The second thing that I was excited about is an approach that Matt developed to correcting for head motion and potentially also for eddy currents. This approach has its roots (at least in my mind) in a 2012 paper by Amitay, Jones and Assaf. The idea is that we are limited in how we can register different volumes to each other because differences between volumes are due to both artifactual effects that we’d like to correct for: motion and eddy currents; but also due to systematic effects that we’d like to retain. Different parts of the tissue lose signal because of the different gradients applied in different scans. This is particularly pernicious for high b-values (where a lot of the signal is lost) and for parts of the brain in which orientation changes gradually. The approach proposed by Amitay et al. is that a model of the diffusion in high b-values could be used to predict what the image should look like. This prediction is then used as a target for registration. This approach was subsequently popularized by Andersson and Sotiropolous in FSL’s popular eddy tool (and their approach is also described in a paper). Their model of diffusion is slightly more complex than the CHARMED model used by Amitay et al., but it’s not clear that it more accurately represents the data. Matt has really run with this approach by using the well-motivated 3D SHORE model to fit and predict the data using a cross-validation approach (he calls it SHORELine). However, in line with the goals of qsiprep, this approach would be limited to multi-shell diffusion. For dmriprep, we need to expand this approach slightly to also work for single-shell data. So, we need a model that accurately predicts the data. Matt’s previous experiments suggest that DTI systematically fails in some places (this is well-understood as a consequence of complex fiber configurations that are not well-captured by DTI). On the other hand, CSD seems to overfit. Luckily, during my postdoc, I developed a model that does exactly that: fits the data and predicts it really accurately, and fortunately this model is implemented in DIPY, including both fitting and prediction. One of the next stages in development (already prototyped by Derek here) uses this Sparse Fascicle Model as the predictive model in the heart of a SHORELine-like algorithm. To be continued!

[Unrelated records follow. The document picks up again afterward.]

<file path="src/rtl/fetch_stage_pkg.sv">
// Shared rv32 fetch definitions: reset/NOP defaults, FSM state encoding and
// the buffered instruction entry layout.
package fetch_stage_pkg;

    localparam logic [31:0] RESET_PC_DEFAULT  = 32'h0000_0000;
    localparam logic [31:0] NOP_INSTR_DEFAULT = 32'h0000_0013;
    localparam int unsigned ENTRY_W           = 64;

    typedef enum logic [1:0] {
        ST_IDLE = 2'd0,
        ST_WAIT = 2'd1,
        ST_KILL = 2'd2
    } fetch_state_e;

    typedef struct packed {
        logic [31:0] pc;
        logic [31:0] instr;
    } fetch_entry_t;

    function automatic logic [31:0] align_word(input logic [31:0] addr);
        return addr & 32'hFFFF_FFFC;
    endfunction

endpackage

</file>
<file path="src/rtl/fetch_stage_buffer.sv">
// Two-entry FIFO holding fetched {pc, instr} pairs; flush wins over push/pop.
module fetch_buffer
    import fetch_stage_pkg::*;
#(
    parameter int unsigned WIDTH = ENTRY_W
) (
    input  logic             clk_i,
    input  logic             rst_i,
    input  logic             push_i,
    input  logic             pop_i,
    input  logic             flush_i,
    input  logic [WIDTH-1:0] wdata_i,
    output logic [WIDTH-1:0] rdata_o,
    output logic [1:0]       count_o
);

    logic [WIDTH-1:0] mem_q [2];
    logic             wr_ptr_q;
    logic             rd_ptr_q;
    logic [1:0]       count_q;

    // NOTE: entry storage is deliberately not reset; count_q alone says which slots are live.
    always_ff @(posedge clk_i) begin
        if (push_i && !flush_i) begin
            mem_q[wr_ptr_q] <= wdata_i;
        end
    end

    always_ff @(posedge clk_i or posedge rst_i) begin
        if (rst_i) begin
            wr_ptr_q <= 1'b0;
            rd_ptr_q <= 1'b0;
            count_q  <= 2'd0;
        end else if (flush_i) begin
            wr_ptr_q <= 1'b0;
            rd_ptr_q <= 1'b0;
            count_q  <= 2'd0;
        end else begin
            if (push_i) wr_ptr_q <= ~wr_ptr_q;
            if (pop_i)  rd_ptr_q <= ~rd_ptr_q;
            case ({push_i, pop_i})
                2'b10:   count_q <= count_q + 2'd1;
                2'b01:   count_q <= count_q - 2'd1;
                default: count_q <= count_q;
            endcase
        end
    end

    assign rdata_o = mem_q[rd_ptr_q];
    assign count_o = count_q;

endmodule

</file>
<file path="src/rtl/fetch_stage.sv">
// Instruction fetch stage: single-outstanding memory requester, redirect
// handling with stale-response kill, and a two-entry buffer towards decode.
module fetch_stage
    import fetch_stage_pkg::*;
#(
    parameter logic [31:0] RESET_PC  = RESET_PC_DEFAULT,
    parameter logic [31:0] NOP_INSTR = NOP_INSTR_DEFAULT
) (
    input  logic        clk_i,
    input  logic        rst_i,
    output logic        imem_req_o,
    output logic [31:0] imem_addr_o,
    input  logic        imem_ready_i,
    input  logic        imem_rvalid_i,
    input  logic [31:0] imem_rdata_i,
    input  logic        redirect_i,
    input  logic [31:0] redirect_pc_i,
    output logic        valid_o,
    input  logic        ready_i,
    output logic [31:0] instr_o,
    output logic [31:0] pc_o,
    output logic [31:0] pc_next_o
);

    fetch_state_e state_q, state_d;
    logic [31:0]  fetch_pc_q, fetch_pc_d;
    logic [31:0]  req_pc_q, req_pc_d;
    logic [31:0]  last_pc_q;
    logic [1:0]   count;
    logic         accept;
    logic         push;
    logic         pop;
    fetch_entry_t push_entry;
    fetch_entry_t head;

    assign imem_req_o  = !rst_i && (state_q == ST_IDLE) && (count <= 2'd1);
    assign imem_addr_o = fetch_pc_q;
    assign accept      = imem_req_o && imem_ready_i;

    // NOTE: every always_comb output gets its default first, so no path can infer a latch.
    always_comb begin
        state_d    = state_q;
        fetch_pc_d = fetch_pc_q;
        req_pc_d   = req_pc_q;
        push       = 1'b0;
        if (accept) begin
            fetch_pc_d = fetch_pc_q + 32'd4;
            req_pc_d   = fetch_pc_q;
        end
        if (redirect_i) begin
            fetch_pc_d = align_word(redirect_pc_i);
        end
        case (state_q)
            ST_IDLE: if (accept) state_d = redirect_i ? ST_KILL : ST_WAIT;
            ST_WAIT: begin
                if (imem_rvalid_i) begin
                    state_d = ST_IDLE;
                    push    = !redirect_i;
                end else if (redirect_i) begin
                    state_d = ST_KILL;
                end
            end
            ST_KILL: if (imem_rvalid_i) state_d = ST_IDLE;
            default: state_d = ST_IDLE;
        endcase
    end

    // NOTE: state registers use non-blocking assignments so all flops sample pre-edge values.
    always_ff @(posedge clk_i or posedge rst_i) begin
        if (rst_i) begin
            state_q    <= ST_IDLE;
            fetch_pc_q <= RESET_PC;
            req_pc_q   <= RESET_PC;
            last_pc_q  <= RESET_PC;
        end else begin
            state_q    <= state_d;
            fetch_pc_q <= fetch_pc_d;
            req_pc_q   <= req_pc_d;
            if (valid_o) last_pc_q <= head.pc;
        end
    end

    assign push_entry = '{pc: req_pc_q, instr: imem_rdata_i};
    assign pop        = valid_o && ready_i && !redirect_i;

    fetch_buffer #(
        .WIDTH (ENTRY_W)
    ) u_buffer (
        .clk_i   (clk_i),
        .rst_i   (rst_i),
        .push_i  (push),
        .pop_i   (pop),
        .flush_i (redirect_i),
        .wdata_i (push_entry),
        .rdata_o (head),
        .count_o (count)
    );

    assign valid_o   = (count != 2'd0);
    assign instr_o   = valid_o ? head.instr : NOP_INSTR;
    assign pc_o      = valid_o ? head.pc : last_pc_q;
    assign pc_next_o = pc_o + 32'd4;

endmodule

</file>
<file path="config.mk">
export PLATFORM = sky130hd
export DESIGN_NAME = fetch_stage
export DESIGN_NICKNAME = d
export VERILOG_FILES = /design/src/rtl/fetch_stage_pkg.sv /design/src/rtl/fetch_stage_buffer.sv /design/src/rtl/fetch_stage.sv
export SDC_FILE = /design/constraint.sdc
export NUM_CORES = 1
export LEC_CHECK = 0
export BUFFER_PORTS_ARGS = -buffer_cell sky130_fd_sc_hd__buf_2
export CORE_ASPECT_RATIO = 1.1
export CORE_MARGIN = 2
export CORE_UTILIZATION = 34
export DETAILED_ROUTE_END_ITERATION = 6
export PLACE_DENSITY = 0.52
export SYNTH_ARGS = -nofsm -noshare
export SYNTH_HDL_FRONTEND = slang
export SYNTH_SLANG_ARGS = --single-unit
</file>
<file path="constraint.sdc">
create_clock -name clk_i -period 10.4 [get_ports clk_i]
set_clock_uncertainty 0.2 [all_clocks]
set_input_delay 2.6 -clock clk_i [delete_from_list [all_inputs] [get_ports clk_i]]
set_output_delay 2.6 -clock clk_i [all_outputs]
set_load 0.005 [all_outputs]
</file>
### After elaboration in Yosys (flattened, before gate mapping)

Memory sizes are Yosys's and may differ from the RTL's.
Cells that the tools add are included.

* bits in registers: 102
* bits in writable memories: 128
* bits of input ports: 70
* output and inout bits: 130
* logic and storage cells: 57
* memories kept: 1

Memory list
* u_buffer.mem_q: words 2, width 64, rd ports 1, clocked after memory_dff 0, wr ports 1, line fetch_stage_buffer.sv:17 `logic [WIDTH-1:0] mem_q [2];`

* $add $sub $neg: 4
* magnitude comparators: 1
* equal/unequal tests: 7
* muxes and demuxes: 20
* bitwise logic cells: 2
* reduce and logical (&&, ||, !) cells: 15

Operators with widths (number)
* 32-bit 2-to-1 mux: 4
* 32-bit by 3-bit adder with 32-bit output, second input constant: 2
* 2-bit 2-to-1 mux: 6
* 1-bit 2-to-1 mux: 8
* 2-bit nonzero test: 4
* 1-bit logical AND: 6
* 2-bit case mux with 3 select lines: 1
* 2-bit by 1-bit equality test with 1-bit output, second input constant: 2
* 2-bit equality test, second input constant: 2
* 2-bit != test, second input constant: 2
* 2-bit case mux with 2 select lines: 1
* 3-bit != test, second input constant: 1
* 3-bit AND reduction: 1
* 3-bit nonzero test: 1
* 2-bit by 1-bit adder with 2-bit output, second input constant: 1
* 2-bit by 1-bit less-or-equal comparator with 1-bit output, second input constant: 1
* 1-bit zero test: 2
* 2-bit zero test: 1
* 1-bit inverter: 2
* 2-bit by 1-bit subtractor with 2-bit output, second input constant: 1

### Logic depth before layout (Yosys ltp)

* word-level depth: 6
* depth in mapped cells: 11
* depth with buffers taken out: 9

### Hierarchy

From an unflattened synthesis, not the netlist that was laid out.

* cells, all modules: 774
* area total of the unflattened synthesis: 10354.9 µm²

By module, submodules not included
* fetch_stage: times used 1, cells each 555, area each 5322.6 µm², sequential area each 2352.3 µm²
* fetch_buffer: times used 1, cells each 219, area each 5032.3 µm², sequential area each 3943.8 µm²

### Least setup slack after synthesis

OpenSTA, ideal clock, no wires.

* path kind: input -> register
* from: input redirect_i
* to: memory u_buffer.mem_q[1][0] (netlist bit), enable pin
* setup time: 0.571 ns
* arrival time: 7.551 ns
* data required time: 9.629 ns
* setup slack: 2.077 ns
* cell stages on the path: 3
* buffers on the path: 2
* cell sequence: clkbuf_1 -> clkbuf_1 -> nor3b_1

* cells in the longest elaborated chain, start to end: 6

Ends and longest elaborated chain
* start, declared: line fetch_stage.sv:16 `input logic redirect_i,`
* 1-bit zero test (*): line fetch_stage_buffer.sv:24, fetch_stage.sv:58
* 1-bit 2-to-1 mux: line fetch_stage.sv:56 `if (imem_rvalid_i) begin`
* 1-bit 2-to-1 mux: line fetch_stage.sv:53 `case (state_q)`
* 1-bit logical AND (*): line fetch_stage_buffer.sv:24 `if (push_i && !flush_i) begin`
* 1-bit 2-to-1 mux (*): line fetch_stage_buffer.sv:24
* 1-bit 2-to-1 mux (implied by the code) (*): line fetch_stage_buffer.sv:25 `mem_q[wr_ptr_q] <= wdata_i;`
* end, declared: line fetch_stage_buffer.sv:17

Every way passes the cells marked *; elsewhere a longest branch is shown, timed or not.

### Worst setup path in the final report

* from: register u_buffer.count_q[1] (netlist: u_buffer.count_o[1])
* to: output pc_next_o[29]

* cells in the longest elaborated chain, start to end: 3

Ends and longest elaborated chain
* start, declared: line fetch_stage_buffer.sv:20 `logic [1:0] count_q;`
* start signal, assigned: line fetch_stage_buffer.sv:42 `2'b10: count_q <= count_q + 2'd1;`
* start signal, assigned: line fetch_stage_buffer.sv:43 `2'b01: count_q <= count_q - 2'd1;`
* start signal, assigned: line fetch_stage_buffer.sv:44 `default: count_q <= count_q;`
* 2-bit nonzero test: line fetch_stage.sv:99 `assign valid_o = (count != 2'd0);`
* 32-bit 2-to-1 mux
* 32-bit by 3-bit adder with 32-bit output: line fetch_stage.sv:102 `assign pc_next_o = pc_o + 32'd4;`
* end, declared: line fetch_stage.sv:22 `output logic [31:0] pc_next_o`

No other way between the ends.

==> out/qor.log <==
qor: clock_tree.cts-buffers-inserted 25
qor: placement.dpl.hpwl 14400 um
qor: logic_synthesis.mapped_avg_cell_area 12.5 um2
qor: pwr.p_leak 4.76 nW
qor: logic_synthesis.synthTopCellsByArea edfxtp_1 (39%), dfrtp_1 (26%), mux2i_1 (6.5%)
qor: critical_path.worst_setup_sp_type flop
qor: pwr.portion_of_total_power_attributed_to_sequential_cells 39.6%
qor: logic_synthesis.yosys.area.top_type_share 39.2%
qor: critical_path.cp_data_arrival_time 4.01 ns
qor: logic_synthesis.yosys-mux-area-fraction 8.67%
qor: timing.slew_violations 0
qor: worst_hold_path.hold_critical_path_depth 0
qor: critical_path.worst-path-max-fanout 56
qor: clock_tree.post_cts_hold_buffer_count 0
qor: placement.dpl_cell_area 10800 um2
qor: placement.place.port_buffers 195
qor: layout.area_taken_by_flip_flops_and_latches 6180 um2
qor: worst_hold_path.hold-path-endpoint u_buffer.mem_q[0][53]
qor: layout.final_core_util 42.0%
qor: timing.final.setup.worst_slack 3.59 ns
qor: critical_path.worst_r2r_startpoint u_buffer.count_o[1]
qor: critical_path.worst-setup-path-type reg2out
qor: floorplan.die_w 163 um
qor: layout.num-nets-final 1029
qor: logic_synthesis.ffs_w_async_s_r_synth 44.1%
qor: global_route.grt_start_max_net_pins 69
qor: timing.final_setup_violating_endpoints 0
qor: status.run_status finished, final reports clean
qor: global_route.grt.overflow.total 0
qor: timing.fin_crit 6.81 ns
qor: logic_synthesis.synth-adder-area-share 0.527%
qor: global_route.grt_util_all_layers 14.5%
qor: logic_synthesis.post_synth_instance_area 9500 um2
qor: clock_tree.clk_pin_slew_worst_paths 0.06 ns
qor: timing.final_cycle_share 65.5%
qor: critical_path.r2r-end imem_addr_o[26]
qor: route.drt_first_iter_violations 352
qor: clock_tree.max-clock-path-buffers 3
qor: critical_path.r2r_cells 8
qor: pwr.power-per-cell-area 266 nW/um2
qor: timing.clock.fmax 147 MHz
qor: floorplan.floorplan.core_area 27600 um2
qor: clock_tree.cts_resized 0
qor: clock_tree.tritoncts built
qor: pwr.finalPower 3.08 mW
qor: logic_synthesis.synth_area_in_compound_gates 3.21%
qor: logic_synthesis.warnings_from_yosys 0
qor: logic_synthesis.synth_sequential_area_ratio 65.0%
qor: logic_synthesis.xor_xnor_portion_of_the_synthesized_cell_area 5.53%
qor: pwr.clock_power_share 27.5%
qor: layout.antenna_cells 0
qor: floorplan.rows 64
qor: clock_tree.clock_tree.root_cell clkbuf_16
qor: logic_synthesis.synth_edf_count 124
qor: logic_synthesis.synth-main-ff-cell edfxtp_1
qor: global_route.grt_pass1_vias 5908
qor: timing.relative_slew_slack 25.3%
qor: logic_synthesis.synth-simple-area-share 13.8%
qor: pwr.power.net_switching 1.05 mW
qor: floorplan.design.portCount 200
qor: placement.place_ws 3.98 ns
qor: floorplan.chipHeight 179 um
qor: critical_path.timing.reg2reg.setup_slack 7.23 ns
qor: logic_synthesis.synth_top_area_cell edfxtp_1
qor: floorplan.die_area 29300 um2
qor: timing.grt_setup_unrepaired no
qor: critical_path.critical_path_required 7.60 ns
qor: worst_hold_path.hp-start req_pc_q[21]
qor: global_route.number_of_antenna_violations_at_the_first_check_in_global_routing 0
qor: logic_synthesis.combinational_family_with_the_most_area_after_synthesis simple AND/OR/NAND/NOR gates
qor: clock_tree.cts_setup_buffers 0
qor: route.routedWlPerCell 16.2 um
qor: route.drt-pass1-iter-count 4
qor: floorplan.floorplan.initialDensity 34.4%
qor: critical_path.critical_path.endpoint_type primary output
qor: placement.finalWeightedCongestion 0.741
qor: layout.area_growth 22.1%
qor: timing.finalHoldViolations 0
qor: route.wl 21700 um
qor: layout.layout.cell_area.non_filler 11600 um2
qor: timing.worst-slew-pin-transition 1.12 ns
qor: global_route.wire_length_of_the_first_global_routing_pass 33100 um
qor: route.route.detailed.vias_per_inst 4.57
qor: clock_tree.worst_skew_pair.late_latency 0.51 ns
qor: worst_hold_path.hold_path_class reg2reg
qor: layout.num-fill-cells 2716
qor: pwr.power_report.internal_total 2.03 mW
qor: timing.setup_tns_final 0 ns
qor: route.via_count 6103
qor: flow_run.maxCapViolCount 0
qor: route.detail-route-antenna-nets 0
qor: clock_tree.clock-sinks 222
qor: pwr.combinationalPowerShare 32.9%
qor: pwr.swShare 34.2%
qor: layout.layout-drive-gt1-share 28.2%
qor: logic_synthesis.synthCells 760
qor: layout.multi_input_gate_area 3030 um2
qor: clock_tree.clock_tree.htree_level_count 1
qor: logic_synthesis.yosys.cell_types.count 51
qor: pwr.peak_supply_drop 0.000123 V
qor: route.detail_route.drc_violations 0
qor: logic_synthesis.post_synthesis_sequential_element_count 222
==> cell usage after synthesis, types with 5 or more instances <==
cell / n
nand4_1: 13
inv_1: 26
xor2_1: 22
nor4_1: 5
and2_1: 7
edfxtp_1: 124
nor2_1: 49
clkbuf_1: 14
nand2_1: 145
and3_1: 5
xnor2_1: 38
mux2i_1: 62
o21ai_1: 5
buf_4: 7
o21ai_0: 32
nor3_1: 19
buf_1: 6
nand3_1: 11
mux2_2: 14
dfrtp_1: 98
==> per-stage QoR <==
step           hold slack [ns]  std cells
4_1_cts                  0.272       1336
6_report                 0.264       1336
2_1_floorplan            0.242        761
3_5_place_dp             0.257       1291
3_3_place_gp             0.251       1291
5_1_grt                  0.283       1336
==> layout make-up <==
| type | count | area share (%) |
|---|---|---|
| timing repair buffer | 202 | 8.87 |
| tap | 363 | 3.92 |
| multi-input combinational | 477 | 26.2 |
| clock buffer | 35 | 6.15 |
| sequential | 222 | 53.3 |
| inverter | 27 | 0.896 |
| clock inverter | 10 | 0.723 |
==> power groups by stage <==
stage	combinational, mW	clock (mW)	sequential (mW)
detailed placement	1.04	0	1.24
global route	1.14	0.909	1.24
global placement	1.03	0	1.23
finish	1.01	0.848	1.22
floorplan	0.645	0	1.19
CTS	1.04	0.875	1.22
==> routing by layer <==
layer	wire, um	global-route usage (%)	part of all wire, %
met1	9940	19.9	46
met3	1250	2.36	5.8
met5	0	0	0
met4	447	3.98	2.1
met2	10100	24.0	46
==> cell families (layout without fill, tap and decap cells) <==
logic type / Yosys count / after routing
flip-flops: 222 / 222
other: 1 / 2
multiplexers: 80 / 80
AO/OA/AOI/OAI: 51 / 51
buffers and inverters: 62 / 274
XOR/XNOR: 60 / 60
AND/OR/NAND/NOR: 280 / 280
adder cells (fa/ha/maj): 4 / 4
==> placed cells by master, fill, tap and decap left out, types with 4 or more instances in the layout <==
cell	count
and3_1	5
nand4_1	13
mux2_1	4
mux2_2	14
nor2_1	49
xnor2_1	38
and4_1	4
nand3_1	11
nor4_2	4
inv_1	25
clkbuf_1	5
o21ai_1	5
o21ai_0	32
and2_1	7
dfrtp_1	97
nand2_1	145
nor3_1	18
mux2i_1	62
clkbuf_8	5
xor2_1	22
buf_2	195
edfxtp_1	124
buf_4	7
clkbuf_16	25
nor4_1	5
==> state kept, by name, summed over array words and instances (netlist names) <==
signal,cells
imem_addr_o,30
last_pc_q,32
req_pc_q,30
state_q,2
u_buffer.count_o,2
u_buffer.mem_q,124
u_buffer.rd_ptr_q,1
u_buffer.wr_ptr_q,1
==> worst max path at each step <==
stage / cells past startpoint / end / from
final: 10 / pc_next_o[29] / u_buffer.count_o[1]
after global routing: 10 / pc_next_o[19] / u_buffer.count_o[1]
after CTS: 10 / pc_next_o[29] / u_buffer.count_o[1]
after detailed placement: 10 / pc_next_o[29] / u_buffer.count_o[1]
after global placement: 10 / pc_next_o[29] / u_buffer.count_o[1]
after floorplan: 3 / u_buffer.mem_q[1][0] / redirect_i
==> critical path: stages (launching register included) <==
cell	delay (ns)
dfrtp_1	0.40
inv_1	0.09
ha_2	0.16
buf_4	0.51
inv_2	0.48
mux2i_1	0.31
nor3_2	0.44
nand4_1	0.38
nor4_1	0.36
xor2_1	0.19
buf_2	0.14
(Power assumes the default switching activity.)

Finally, the last take-home is my optimism about community-led projects that pool knoweldge, talent and resources across disparate groups and institutions. Working together towards shared goals, when possible, makes a lot of sense. The potential to save duplicated effort and to produce outcomes that take into account more different use-cases is tantalizing.The challenges of bridging between different work cultures, different scientific goals and inclinations, as well as between the incentive structure governing the contributions of individuals are non-trivial, but learning more about the patterns of collaboration that facilitate productive and happy collaborations is a worthwhile endeavour in and of itself. Maybe, like families, all happy collaborations are alike in some essential way? Hopefully, that’s exactly where dmriprep is headed.